Directions:
Transcribe the records in full, keeping every character as it is.

Input:
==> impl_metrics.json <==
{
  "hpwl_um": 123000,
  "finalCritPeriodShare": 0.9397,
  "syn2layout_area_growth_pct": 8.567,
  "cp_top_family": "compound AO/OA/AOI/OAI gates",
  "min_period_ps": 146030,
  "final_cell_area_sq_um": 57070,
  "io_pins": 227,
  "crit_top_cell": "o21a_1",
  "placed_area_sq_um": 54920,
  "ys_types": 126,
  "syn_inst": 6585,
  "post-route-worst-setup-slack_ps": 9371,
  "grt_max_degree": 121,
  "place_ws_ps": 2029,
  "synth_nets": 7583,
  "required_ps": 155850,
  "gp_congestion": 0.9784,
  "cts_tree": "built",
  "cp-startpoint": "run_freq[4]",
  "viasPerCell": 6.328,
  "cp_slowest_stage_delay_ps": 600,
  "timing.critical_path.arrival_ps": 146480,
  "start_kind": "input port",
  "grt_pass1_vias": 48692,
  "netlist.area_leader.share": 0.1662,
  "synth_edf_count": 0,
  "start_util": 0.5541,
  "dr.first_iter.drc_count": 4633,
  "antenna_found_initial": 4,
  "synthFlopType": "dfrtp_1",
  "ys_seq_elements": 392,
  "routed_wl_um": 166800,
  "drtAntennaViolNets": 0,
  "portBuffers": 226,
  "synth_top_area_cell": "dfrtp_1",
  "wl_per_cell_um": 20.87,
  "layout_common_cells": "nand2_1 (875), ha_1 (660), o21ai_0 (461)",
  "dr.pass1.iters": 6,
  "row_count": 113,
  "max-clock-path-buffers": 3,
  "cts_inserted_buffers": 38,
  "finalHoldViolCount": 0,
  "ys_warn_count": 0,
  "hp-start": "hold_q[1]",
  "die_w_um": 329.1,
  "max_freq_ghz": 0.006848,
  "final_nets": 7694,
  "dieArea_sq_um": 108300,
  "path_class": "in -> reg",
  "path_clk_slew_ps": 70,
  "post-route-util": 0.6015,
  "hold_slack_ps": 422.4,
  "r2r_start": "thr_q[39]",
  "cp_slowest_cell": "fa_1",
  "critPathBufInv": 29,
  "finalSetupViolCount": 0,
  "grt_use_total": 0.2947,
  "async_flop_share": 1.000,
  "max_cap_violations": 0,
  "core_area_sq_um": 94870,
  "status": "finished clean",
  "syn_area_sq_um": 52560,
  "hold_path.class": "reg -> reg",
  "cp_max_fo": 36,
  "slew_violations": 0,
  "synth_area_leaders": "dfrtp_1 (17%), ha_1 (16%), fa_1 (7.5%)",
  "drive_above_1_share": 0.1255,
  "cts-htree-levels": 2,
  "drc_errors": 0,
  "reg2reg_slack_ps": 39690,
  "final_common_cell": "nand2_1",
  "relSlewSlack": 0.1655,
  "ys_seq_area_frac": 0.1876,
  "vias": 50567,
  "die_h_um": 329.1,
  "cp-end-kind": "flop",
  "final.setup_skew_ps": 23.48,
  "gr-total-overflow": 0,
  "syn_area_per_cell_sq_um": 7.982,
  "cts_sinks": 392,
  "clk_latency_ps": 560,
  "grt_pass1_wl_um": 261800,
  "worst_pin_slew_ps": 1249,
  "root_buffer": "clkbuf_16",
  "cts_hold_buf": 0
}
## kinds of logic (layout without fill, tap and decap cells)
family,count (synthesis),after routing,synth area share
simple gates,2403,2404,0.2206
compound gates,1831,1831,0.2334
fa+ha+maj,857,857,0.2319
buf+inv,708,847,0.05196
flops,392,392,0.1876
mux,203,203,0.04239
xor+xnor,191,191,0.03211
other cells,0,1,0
`config.mk`:
```
export PLATFORM = sky130hd
export DESIGN_NAME = eqlt_config_regs
export DESIGN_NICKNAME = d
export VERILOG_FILES = /design/src/rtl/eqlt_pkg.sv /design/src/rtl/eqlt_config_regs.sv
export SDC_FILE = /design/constraint.sdc
export NUM_CORES = 1
export LEC_CHECK = 0
export BUFFER_PORTS_ARGS = -buffer_cell sky130_fd_sc_hd__buf_2
export CAP_MARGIN = 20
export CORE_UTILIZATION = 58
export DETAILED_ROUTE_END_ITERATION = 12
export PLACE_DENSITY = 0.86
export SYNTH_ARGS = -nofsm -noshare
export SYNTH_HDL_FRONTEND = slang
export SYNTH_SLANG_ARGS = --single-unit
```
`constraint.sdc`:
```
create_clock -name clk -period 3.8 [get_ports clk]
set_input_delay 0.76 -clock clk [delete_from_list [all_inputs] [get_ports clk]]
set_output_delay 0.76 -clock clk [all_outputs]
set_load 0.02 [all_outputs]
```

Result:
==> impl_metrics.json <==
{
  "hpwl_um": 123000,
  "finalCritPeriodShare": 0.9397,
  "syn2layout_area_growth_pct": 8.567,
  "cp_top_family": "compound AO/OA/AOI/OAI gates",
  "min_period_ps": 146030,
  "final_cell_area_sq_um": 57070,
  "io_pins": 227,
  "crit_top_cell": "o21a_1",
  "placed_area_sq_um": 54920,
  "ys_types": 126,
  "syn_inst": 6585,
  "post-route-worst-setup-slack_ps": 9371,
  "grt_max_degree": 121,
  "place_ws_ps": 2029,
  "synth_nets": 7583,
  "required_ps": 155850,
  "gp_congestion": 0.9784,
  "cts_tree": "built",
  "cp-startpoint": "run_freq[4]",
  "viasPerCell": 6.328,
  "cp_slowest_stage_delay_ps": 600,
  "timing.critical_path.arrival_ps": 146480,
  "start_kind": "input port",
  "grt_pass1_vias": 48692,
  "netlist.area_leader.share": 0.1662,
  "synth_edf_count": 0,
  "start_util": 0.5541,
  "dr.first_iter.drc_count": 4633,
  "antenna_found_initial": 4,
  "synthFlopType": "dfrtp_1",
  "ys_seq_elements": 392,
  "routed_wl_um": 166800,
  "drtAntennaViolNets": 0,
  "portBuffers": 226,
  "synth_top_area_cell": "dfrtp_1",
  "wl_per_cell_um": 20.87,
  "layout_common_cells": "nand2_1 (875), ha_1 (660), o21ai_0 (461)",
  "dr.pass1.iters": 6,
  "row_count": 113,
  "max-clock-path-buffers": 3,
  "cts_inserted_buffers": 38,
  "finalHoldViolCount": 0,
  "ys_warn_count": 0,
  "hp-start": "hold_q[1]",
  "die_w_um": 329.1,
  "max_freq_ghz": 0.006848,
  "final_nets": 7694,
  "dieArea_sq_um": 108300,
  "path_class": "in -> reg",
  "path_clk_slew_ps": 70,
  "post-route-util": 0.6015,
  "hold_slack_ps": 422.4,
  "r2r_start": "thr_q[39]",
  "cp_slowest_cell": "fa_1",
  "critPathBufInv": 29,
  "finalSetupViolCount": 0,
  "grt_use_total": 0.2947,
  "async_flop_share": 1.000,
  "max_cap_violations": 0,
  "core_area_sq_um": 94870,
  "status": "finished clean",
  "syn_area_sq_um": 52560,
  "hold_path.class": "reg -> reg",
  "cp_max_fo": 36,
  "slew_violations": 0,
  "synth_area_leaders": "dfrtp_1 (17%), ha_1 (16%), fa_1 (7.5%)",
  "drive_above_1_share": 0.1255,
  "cts-htree-levels": 2,
  "drc_errors": 0,
  "reg2reg_slack_ps": 39690,
  "final_common_cell": "nand2_1",
  "relSlewSlack": 0.1655,
  "ys_seq_area_frac": 0.1876,
  "vias": 50567,
  "die_h_um": 329.1,
  "cp-end-kind": "flop",
  "final.setup_skew_ps": 23.48,
  "gr-total-overflow": 0,
  "syn_area_per_cell_sq_um": 7.982,
  "cts_sinks": 392,
  "clk_latency_ps": 560,
  "grt_pass1_wl_um": 261800,
  "worst_pin_slew_ps": 1249,
  "root_buffer": "clkbuf_16",
  "cts_hold_buf": 0
}
## kinds of logic (layout without fill, tap and decap cells)
family,count (synthesis),after routing,synth area share
simple gates,2403,2404,0.2206
compound gates,1831,1831,0.2334
fa+ha+maj,857,857,0.2319
buf+inv,708,847,0.05196
flops,392,392,0.1876
mux,203,203,0.04239
xor+xnor,191,191,0.03211
other cells,0,1,0
`config.mk`:
```
export PLATFORM = sky130hd
export DESIGN_NAME = eqlt_config_regs
export DESIGN_NICKNAME = d
export VERILOG_FILES = /design/src/rtl/eqlt_pkg.sv /design/src/rtl/eqlt_config_regs.sv
export SDC_FILE = /design/constraint.sdc
export NUM_CORES = 1
export LEC_CHECK = 0
export BUFFER_PORTS_ARGS = -buffer_cell sky130_fd_sc_hd__buf_2
export CAP_MARGIN = 20
export CORE_UTILIZATION = 58
export DETAILED_ROUTE_END_ITERATION = 12
export PLACE_DENSITY = 0.86
export SYNTH_ARGS = -nofsm -noshare
export SYNTH_HDL_FRONTEND = slang
export SYNTH_SLANG_ARGS = --single-unit
```
`constraint.sdc`:
```
create_clock -name clk -period 3.8 [get_ports clk]
set_input_delay 0.76 -clock clk [delete_from_list [all_inputs] [get_ports clk]]
set_output_delay 0.76 -clock clk [all_outputs]
set_load 0.02 [all_outputs]
```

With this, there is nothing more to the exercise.